J Mol Biol. 2000 Apr 14;297(5):1129-43.

The 23 S rRNA environment of ribosomal protein L9 in the 50 S ribosomal subunit.

Lieberman KR, Firpo MA, Herr AJ, Nguyenle T, Atkins JF, Gesteland RF, Noller HF.

Source

Center for Molecular Biology of RNA, Sinsheimer Laboratories, University of California, Santa Cruz, CA, 95064, USA.

Abstract

Ribosomal protein L9 consists of two globular alpha/beta domains separated by a nine-turn alpha-helix. We examined the rRNA environment of L9 by chemical footprinting and directed hydroxyl radical probing.
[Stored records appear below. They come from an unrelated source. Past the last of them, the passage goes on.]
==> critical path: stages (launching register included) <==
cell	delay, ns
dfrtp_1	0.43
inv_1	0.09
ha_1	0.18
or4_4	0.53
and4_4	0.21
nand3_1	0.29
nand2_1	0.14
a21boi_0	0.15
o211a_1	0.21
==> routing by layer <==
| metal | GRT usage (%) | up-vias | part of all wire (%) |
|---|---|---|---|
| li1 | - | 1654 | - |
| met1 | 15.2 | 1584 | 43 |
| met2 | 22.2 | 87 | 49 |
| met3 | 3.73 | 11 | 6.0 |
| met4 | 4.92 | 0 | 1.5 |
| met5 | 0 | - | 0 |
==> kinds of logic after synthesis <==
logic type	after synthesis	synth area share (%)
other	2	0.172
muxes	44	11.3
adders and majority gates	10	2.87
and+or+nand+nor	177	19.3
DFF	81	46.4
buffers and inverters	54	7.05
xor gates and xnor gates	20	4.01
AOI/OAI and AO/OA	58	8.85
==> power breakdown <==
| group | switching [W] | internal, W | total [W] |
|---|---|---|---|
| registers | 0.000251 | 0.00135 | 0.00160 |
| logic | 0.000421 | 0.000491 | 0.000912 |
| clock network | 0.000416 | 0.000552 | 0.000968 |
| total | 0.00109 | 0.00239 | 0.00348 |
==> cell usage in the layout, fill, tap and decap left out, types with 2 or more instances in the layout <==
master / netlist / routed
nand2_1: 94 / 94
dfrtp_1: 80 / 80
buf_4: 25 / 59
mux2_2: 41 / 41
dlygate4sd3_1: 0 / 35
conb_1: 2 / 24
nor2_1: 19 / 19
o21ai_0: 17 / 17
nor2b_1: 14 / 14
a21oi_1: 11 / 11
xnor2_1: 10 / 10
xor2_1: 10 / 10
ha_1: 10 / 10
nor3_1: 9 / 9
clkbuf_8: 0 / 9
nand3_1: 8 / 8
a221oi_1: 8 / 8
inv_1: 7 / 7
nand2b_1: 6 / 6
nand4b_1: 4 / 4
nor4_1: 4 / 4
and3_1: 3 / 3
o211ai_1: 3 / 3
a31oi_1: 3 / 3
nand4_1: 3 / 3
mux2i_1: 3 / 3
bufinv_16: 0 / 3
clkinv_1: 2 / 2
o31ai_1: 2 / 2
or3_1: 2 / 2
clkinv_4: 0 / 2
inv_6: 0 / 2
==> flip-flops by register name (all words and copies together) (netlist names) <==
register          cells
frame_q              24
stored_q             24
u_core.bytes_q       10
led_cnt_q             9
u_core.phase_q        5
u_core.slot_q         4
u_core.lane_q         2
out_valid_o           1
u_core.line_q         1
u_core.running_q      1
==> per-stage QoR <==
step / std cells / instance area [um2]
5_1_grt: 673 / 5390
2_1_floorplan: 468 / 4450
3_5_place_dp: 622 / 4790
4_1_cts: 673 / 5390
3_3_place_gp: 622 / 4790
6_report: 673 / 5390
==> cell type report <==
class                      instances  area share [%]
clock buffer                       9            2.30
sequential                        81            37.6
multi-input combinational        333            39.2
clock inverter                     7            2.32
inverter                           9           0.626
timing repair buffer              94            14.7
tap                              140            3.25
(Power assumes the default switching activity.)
We reconstituted L9, or individual domains of L9, with L9-deficient 50 S subunits, or with deproteinized 23 S rRNA. A footprint was identified in domain V of 23 S rRNA that was mainly attributable to N-domain binding. Fe(II) was tethered to L9 via cysteine residues introduced at positions along the alpha-helix and in the C-domain, and derivatized proteins were reconstituted with L9-deficient subunits. Directed hydroxyl radical probing targeted regions of domains I, III, IV, and V of 23 S rRNA, reinforcing the view that 50 S subunit architecture is typified by interwoven rRNA domains. There was a striking correlation between the cleavage patterns from the Fe(II) probes attached to the alpha-helix and their predicted orientations, constraining both the position and orientation of L9, as well as the arrangement of specific elements of 23 S rRNA, in the 50 S subunit.

PMID:: 10764578; [PubMed - indexed for MEDLINE]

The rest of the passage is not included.